Neue Biografie zu Stefan George
Hamburg/dpa. - Stefan George war im ersten Drittel des 20. Jahrhunderts eine der markantesten Persönlichkeiten der deutschen Literatur. Über den Lyriker und verehrten «Meister» einer wechselnden Schar von Jüngern und Freunden ist zwar schon viel geschrieben worden, doch erst jetzt die erste umfassende Biografie: «Stefan George. Die Entdeckung des Charisma».
Ihr Verfasser, der noch nicht mit literaturgeschichtlichen Arbeiten hervorgetretene Thomas Karlauf (Berlin), hat sieben Jahre an ihr gearbeitet. Es ist ihm gelungen, eine immer extrem kontrovers beurteilte komplexe, auch irritierende Persönlichkeit verständlicher zu machen. Sein Buch dürfte auch neues Interesse an Georges Werk erwecken, das heute in der großen Öffentlichkeit nicht mehr präsent ist.
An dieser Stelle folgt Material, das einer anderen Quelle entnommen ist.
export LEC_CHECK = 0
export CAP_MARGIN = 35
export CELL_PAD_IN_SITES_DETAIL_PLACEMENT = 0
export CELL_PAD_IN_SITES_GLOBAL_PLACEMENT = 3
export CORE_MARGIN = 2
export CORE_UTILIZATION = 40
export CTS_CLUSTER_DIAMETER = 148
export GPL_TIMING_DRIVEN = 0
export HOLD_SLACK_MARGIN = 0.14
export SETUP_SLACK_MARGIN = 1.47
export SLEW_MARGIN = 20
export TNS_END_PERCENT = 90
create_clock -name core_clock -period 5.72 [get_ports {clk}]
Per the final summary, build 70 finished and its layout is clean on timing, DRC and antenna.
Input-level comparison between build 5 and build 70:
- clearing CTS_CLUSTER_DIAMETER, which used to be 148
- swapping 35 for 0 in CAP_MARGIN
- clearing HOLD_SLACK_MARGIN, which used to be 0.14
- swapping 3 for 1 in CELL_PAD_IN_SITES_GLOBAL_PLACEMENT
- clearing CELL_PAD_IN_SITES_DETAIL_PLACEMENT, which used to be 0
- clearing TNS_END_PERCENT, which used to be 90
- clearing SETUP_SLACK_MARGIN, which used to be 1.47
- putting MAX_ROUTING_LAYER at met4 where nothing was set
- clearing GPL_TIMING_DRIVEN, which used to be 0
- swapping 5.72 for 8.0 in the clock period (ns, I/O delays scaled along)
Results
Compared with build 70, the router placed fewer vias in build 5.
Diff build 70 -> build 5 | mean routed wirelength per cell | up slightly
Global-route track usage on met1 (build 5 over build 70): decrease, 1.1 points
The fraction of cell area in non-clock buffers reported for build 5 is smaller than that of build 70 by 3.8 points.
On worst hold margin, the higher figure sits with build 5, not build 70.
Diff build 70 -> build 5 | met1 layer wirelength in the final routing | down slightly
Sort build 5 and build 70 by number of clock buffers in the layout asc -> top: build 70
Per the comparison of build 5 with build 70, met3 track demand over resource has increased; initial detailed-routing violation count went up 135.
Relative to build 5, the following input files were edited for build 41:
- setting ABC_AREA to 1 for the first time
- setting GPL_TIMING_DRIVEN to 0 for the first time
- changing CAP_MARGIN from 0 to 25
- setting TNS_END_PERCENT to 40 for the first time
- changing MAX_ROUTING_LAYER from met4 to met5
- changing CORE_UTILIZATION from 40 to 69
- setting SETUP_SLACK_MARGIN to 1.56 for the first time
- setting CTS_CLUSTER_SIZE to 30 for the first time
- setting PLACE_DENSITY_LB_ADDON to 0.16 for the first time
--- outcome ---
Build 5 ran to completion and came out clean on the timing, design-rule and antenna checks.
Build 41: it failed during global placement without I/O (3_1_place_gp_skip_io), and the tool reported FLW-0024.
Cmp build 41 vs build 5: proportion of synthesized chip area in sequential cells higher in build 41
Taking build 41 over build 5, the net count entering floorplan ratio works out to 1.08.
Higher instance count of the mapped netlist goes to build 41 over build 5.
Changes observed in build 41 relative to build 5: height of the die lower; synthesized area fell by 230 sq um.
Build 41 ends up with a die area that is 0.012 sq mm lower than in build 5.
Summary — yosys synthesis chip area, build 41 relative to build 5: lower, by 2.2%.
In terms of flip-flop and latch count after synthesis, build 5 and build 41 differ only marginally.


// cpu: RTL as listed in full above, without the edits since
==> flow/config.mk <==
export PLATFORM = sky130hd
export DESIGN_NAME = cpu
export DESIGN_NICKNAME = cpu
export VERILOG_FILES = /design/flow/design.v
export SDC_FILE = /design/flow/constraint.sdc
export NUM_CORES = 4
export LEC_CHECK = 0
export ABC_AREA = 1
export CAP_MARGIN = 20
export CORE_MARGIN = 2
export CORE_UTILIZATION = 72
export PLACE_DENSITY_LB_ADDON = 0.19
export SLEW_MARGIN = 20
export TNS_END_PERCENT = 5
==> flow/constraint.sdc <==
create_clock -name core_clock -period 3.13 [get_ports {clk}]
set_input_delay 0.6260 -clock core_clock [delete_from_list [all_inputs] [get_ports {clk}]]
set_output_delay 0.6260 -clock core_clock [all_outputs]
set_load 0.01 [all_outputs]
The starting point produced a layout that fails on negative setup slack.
// tt_um_control_top
module tt_um_control_top #(
  parameter ADDRW = 24,
  parameter OPCODEW = 2,
  parameter REQ_QDEPTH = 4,
  parameter COMP_QDEPTH = 4
  ) (
    input  wire       ena,       
    input  wire       clk,       
    input  wire       rst_n,     
    input  wire [7:0] ui_in, 
    output wire [7:0] uo_out, 
    input  wire [7:0] uio_in,     
    output wire [7:0] uio_out, 
    output wire [7:0] uio_oe      
);
Size in the first run: about 37000 µm² of cells after synthesis.
clock: 10.0 ns
lec_check: 0
abc_area: 1
cap_margin: 25
core_aspect_ratio: 0.64
core_margin: 5
core_utilization: 40
place_density: 0.65
slew_margin: 20
run.sh (not shown) runs the stock make flow with config.mk's settings and CLKGATE_MAP_FILE=.
Next try:
ABC_AREA = unset   (was 1)
CAP_MARGIN = 20   (was 25)
CORE_ASPECT_RATIO = unset   (was 0.64)
CORE_MARGIN = 2   (was 5)
CORE_UTILIZATION = 64   (was 40)
PLACE_DENSITY = unset   (was 0.65)
clock period = 14.7 ns   (was 10.0 ns; I/O delays follow)
What happened: Sequential power is lower by 39%. Area after synthesis is lower by 4.4%. Global-route usage is higher by 8.4 points. Total power is lower by 40%. Die size is lower by 42%. Wire length is lower by 22%.
==> 10-11: inputs <==
## apb_master
module apb_master(
  input pclk, 
  input preset,
  input [31:0]paddr,
  input pwrite,
  input [2:0]pprot,
  input [31:0]pwdata,
  input [3:0]pstrb,
  output  reg[31:0]prdata,
  output pslverr,
  output reg penable,
  output reg [3:0]psel,
  output reg pready
);
make LEC_CHECK=0 CAP_MARGIN=20 CORE_ASPECT_RATIO=0.5 CORE_MARGIN=2 CORE_UTILIZATION=72 CTS_CLUSTER_DIAMETER=400 CTS_CLUSTER_SIZE=10 HOLD_SLACK_MARGIN=0.29 PLACE_DENSITY_LB_ADDON=0.0 SETUP_SLACK_MARGIN=0.89 SLEW_MARGIN=20 finish   # period 3.09 ns
run.sh (not shown) runs the stock make flow with config.mk's settings and CLKGATE_MAP_FILE=.
==> 11-24: changes against 10-11 <==
- CORE_ASPECT_RATIO: 0.5 -> not set
- CORE_UTILIZATION: 72 -> 68
- CTS_CLUSTER_DIAMETER: 400 -> not set
- CTS_CLUSTER_SIZE: 10 -> not set
- HOLD_SLACK_MARGIN: 0.29 -> not set
- PLACE_DENSITY: not set -> 0.6
- PLACE_DENSITY_LB_ADDON: 0.0 -> not set
- SETUP_SLACK_MARGIN: 0.89 -> not set
==> flow/constraint.sdc (replaced) <==
create_clock -name core_clock -period 3.24 [get_ports {pclk}]
set_input_delay 0.6480 -clock core_clock [delete_from_list [all_inputs] [get_ports {pclk}]]
set_output_delay 0.6480 -clock core_clock [all_outputs]
set_load 0.01 [all_outputs]
==> 12-26: changes against 10-11 <==
- CAP_MARGIN: 20 -> 5
- CORE_ASPECT_RATIO: 0.5 -> 0.65
- CTS_CLUSTER_DIAMETER: 400 -> not set
- CTS_CLUSTER_SIZE: 10 -> 50
- HOLD_SLACK_MARGIN: 0.29 -> -0.08
- PLACE_DENSITY_LB_ADDON: 0.0 -> 0.24
- SETUP_SLACK_MARGIN: 0.89 -> 0.78
- SLEW_MARGIN: 20 -> 5
==> flow/constraint.sdc (replaced) <==
create_clock -name core_clock -period 3.17 [get_ports {pclk}]
set_input_delay 0.6340 -clock core_clock [delete_from_list [all_inputs] [get_ports {pclk}]]
set_output_delay 0.6340 -clock core_clock [all_outputs]
set_load 0.01 [all_outputs]
==> 06-14: changes against 10-11 <==
- HOLD_SLACK_MARGIN: 0.29 -> not set
- PLACE_DENSITY: not set -> 0.36
- PLACE_DENSITY_LB_ADDON: 0.0 -> not set
==> comparison <==
Critical path depth is the same in 06-14 and 11-24. Against 10-11, the worst hold slack of 12-26 is lower by 0.13 ns. Clock-buffer cell count, lowest first: 12-26, 11-24, 10-11, 06-14. Total power, lowest first: 12-26, 11-24, 06-14, 10-11. Utilization, highest first: 10-11, 06-14, 12-26, 11-24. In 11-24 the worst setup slack is lower than in 06-14, by 0.32 ns. The highest clock skew belongs to 11-24, the lowest to 06-14. The lowest non-clock buffer count belongs to 06-14, the highest to 11-24. 10-11 passed the timing, DRC and antenna checks. 11-24 finished clean. 12-26 finished with timing, DRC and antenna clean. 06-14 completed with no timing, DRC or antenna violations. The highest final cell count belongs to 11-24, the lowest to 06-14. First-iteration DRC count: 11-24 is smaller than 10-11 (19%). The lowest clock power belongs to 12-26, the highest to 10-11.
==> figures <==
| metric | 10-11 | 06-14 | 12-26 | 11-24 |
|---|---|---|---|---|
| Pre-CTS worst setup slack | -0.291 ns | -0.192 ns | -0.232 ns | -0.0494 ns |
| Number of instances in the placed design | 12,300 | 12,200 | 12,500 | 12,800 |
| Status | timing/DRC/antenna clean | timing/DRC/antenna clean | timing/DRC/antenna clean | timing/DRC/antenna clean |
| Required time at the endpoint of the critical path | 2.47 ns | 2.47 ns | 2.54 ns | 2.59 ns |
| Highest cell delay on the worst timing path | 0.63 ns | 0.63 ns | 0.65 ns | 0.59 ns |
| CP Data Arrival Time | 2.13 ns | 2.10 ns | 2.12 ns | 2.54 ns |
| Combinational logic power | 5900 uW | 5700 uW | 5570 uW | 5310 uW |
| Clk slew on worst S/H paths | 0.06 ns | 0.06 ns | 0.07 ns | 0.06 ns |
| Power in sequential cells | 63,300 uW | 63,300 uW | 61,600 uW | 60,300 uW |
| End point of the worst hold path | slave1.m1.memory[5][1]$_DFFE_PP_ | slave1.m1.memory[31][14]$_DFFE_PP_ | slave3.m1.memory[26][29]$_DFFE_PP_ | slave0.m1.memory[7][6]$_DFFE_PP_ |
| Core region area | 221,000 um^2 | 221,000 um^2 | 221,000 um^2 | 235,000 um^2 |
| Global router's overall resource usage | 38.4% | 37.0% | 39.6% | 34.7% |
| Estimated wirelength of the detail-placed design | 271 mm | 260 mm | 272 mm | 267 mm |
| Final std cell area, no fill | 191,000 um^2 | 188,000 um^2 | 186,000 um^2 | 188,000 um^2 |
| Reg2reg end | slave3.m1.memory[14][19]$_DFFE_PP_ | slave0.m1.memory[11][7]$_DFFE_PP_ | slave1.m1.memory[23][22]$_DFFE_PP_ | slave1.m1.memory[6][15]$_DFFE_PP_ |
| Master of the slowest instance on the critical path | mux4_2 | mux4_2 | mux4_2 | clkdlybuf4s50_1 |
| Starting density of the core | 72.5% | 72.5% | 72.6% | 68.4% |
| Sequential cell area | 126,000 um^2 | 126,000 um^2 | 126,000 um^2 | 126,000 um^2 |
| Fraction of met1 tracks used by global routing | 55.9% | 53.8% | 55.7% | 49.2% |
| Detailed-routed wire length on met2 | 197 mm | 195 mm | 201 mm | 200 mm |
| Count of instances resized after the clock tree is built | 263 | 244 | 240 | 7 |
| Endpoint of the most critical setup path | prdata[13] | prdata[29] | prdata[30] | prdata[29] |
| Die Area | 227,000 um^2 | 227,000 um^2 | 227,000 um^2 | 240,000 um^2 |

* * *

==> 08-16: inputs <==
==> flow/design.v <==
module storage(input pclk,input we,input pwrite,input [31:0]paddr,input [31:0]pwdata,input [3:0]pstrb,output reg [31:0]prdata);
  reg [31:0]memory[0:31];
  always @(posedge pclk) begin
    if(we) begin
      		if(pstrb==4'b0) begin
            	memory[paddr[4:0]]<=pwdata;
            end
            else begin
              if (pstrb[0]) memory[paddr[4:0]][7:0]   <= pwdata[7:0];
            	if (pstrb[1]) memory[paddr[4:0]][15:8]  <= pwdata[15:8];
           		if (pstrb[2]) memory[paddr[4:0]][23:16] <= pwdata[23:16];
            	if (pstrb[3]) memory[paddr[4:0]][31:24] <= pwdata[31:24];
            end
    end
  end
  always @(*) begin
    if(pwrite) prdata=32'b0;
    else prdata=memory[paddr[4:0]];
  end
endmodule
module apb_slave( 
    input pclk,
    input psel,
    input penable,
    input preset, 
    input [31:0]paddr,
    input pwrite,
    input [2:0]pprot,
    input [31:0]pwdata,
    input [3:0]pstrb,
    output reg [31:0]prdata,
    output reg pslverr,
    output reg pready
  );
   reg ready;
   wire [31:0]rdata;
   storage m1(pclk,psel & penable & pwrite,pwrite,paddr,pwdata,pstrb,rdata);
   always @(*) begin
     ready=1'b0;
     if(psel & penable & pwrite) begin
            ready=~pready;
          end
     else if(psel & penable & ~pwrite) begin
            ready=~pready;
          end
     else if( ~penable) begin
            ready=1'b0;
          end
     pslverr=1'b0;
   end
   always @(posedge pclk)begin
     pready<=ready;
     prdata<=rdata;
   end   
 endmodule
module apb_master(
  input pclk, 
  input preset,
  input [31:0]paddr,
  input pwrite,
  input [2:0]pprot,
  input [31:0]pwdata,
  input [3:0]pstrb,
  output  reg[31:0]prdata,
  output pslverr,
  output reg penable,
  output reg [3:0]psel,
  output reg pready
);
  wire [31:0] prdata0,prdata1,prdata2,prdata3;
  wire pslverr0,pslverr1,pslverr2,pslverr3;
  wire pready0,pready1,pready2,pready3;
  apb_slave slave0 (pclk,psel[0],penable,preset,paddr,pwrite,pprot,pwdata,pstrb,prdata0,pslverr0,pready0);
  apb_slave slave1 (pclk,psel[1],penable,preset,paddr,pwrite,pprot,pwdata,pstrb,prdata1,pslverr1,pready1);
  apb_slave slave2 (pclk,psel[2],penable,preset,paddr,pwrite,pprot,pwdata,pstrb,prdata2,pslverr2,pready2);
  apb_slave slave3 (pclk,psel[3],penable,preset,paddr,pwrite,pprot,pwdata,pstrb,prdata3,pslverr3,pready3); 
  assign pslverr=pslverr0|pslverr1|pslverr2|pslverr3;
  reg [1:0]state,nextstate;
  parameter idle=2'b0,setup=2'd1,access=2'd2;
  always@(posedge pclk)begin
      if(~preset) state<=idle;
      else state<=nextstate;
  end
  always @(*) begin
    nextstate=idle;
    penable=1'b0;
    case (state)
      idle : begin
        penable=1'b0;
        if(|paddr) nextstate=setup;
        else nextstate=idle;
      end
      setup : begin
        penable=1'b0;
        if(|paddr) nextstate=access;
        else nextstate=idle;
      end
      access:  begin
        penable=1'b1;
        if ( (paddr!=4'b0) && (pready==1'b1)) nextstate=setup;
        else if( (paddr==4'b0) && (pready==1'b1)) nextstate=idle;
        else nextstate=access;
      end
       default nextstate=idle;
    endcase
    case (paddr[31:30])
        2'b00 : begin
                psel=4'b0001;
                prdata=prdata0;
                end
        2'b01 : begin
                psel=4'b0010;
                prdata=prdata1;
                end
        2'b10 : begin
                psel=4'b0100;
                prdata=prdata2;
                end
        2'b11 : begin
                psel=4'b1000;
                prdata=prdata3;
                end
    endcase
    pready=pready0|pready1|pready2|pready3;
  end
endmodule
Unter den Gründen, dass George schon zu Lebzeiten ein Reizthema war, sind seine Auffassung von der Kunst als «Reich des Geistes» über allem Gesellschaftlichen und sein geistiger Führungsanspruch. Ab 1968 wurde er oft als machtbesessene krankhaft eitle Person präsentiert.
Die meisten bisherigen Berichte über die Biografie gehen auf sie und überhaupt George sachlich ein. In anderen ist er wieder auch ein Reizthema. Dabei geht es vor allem um die Rolle der Homosexualität bei ihm und um ihn. «Der pseudosakrale Zirkel um den Dichter», heißt es da etwa, sei, «ein verruchter, sich geschickt tarnender päderaster und homosexueller Männerbund» gewesen - eine gewagte Interpretation von Karlaufs Darstellung. Die bedeutendsten Persönlichkeiten im sogenannten George-Kreis waren nicht homosexuell. Den in der Biografie gebrauchten Begriff «Päderastie» versteht der Autor auch als Beschreibung nicht sexueller Beziehungen mit Jüngeren.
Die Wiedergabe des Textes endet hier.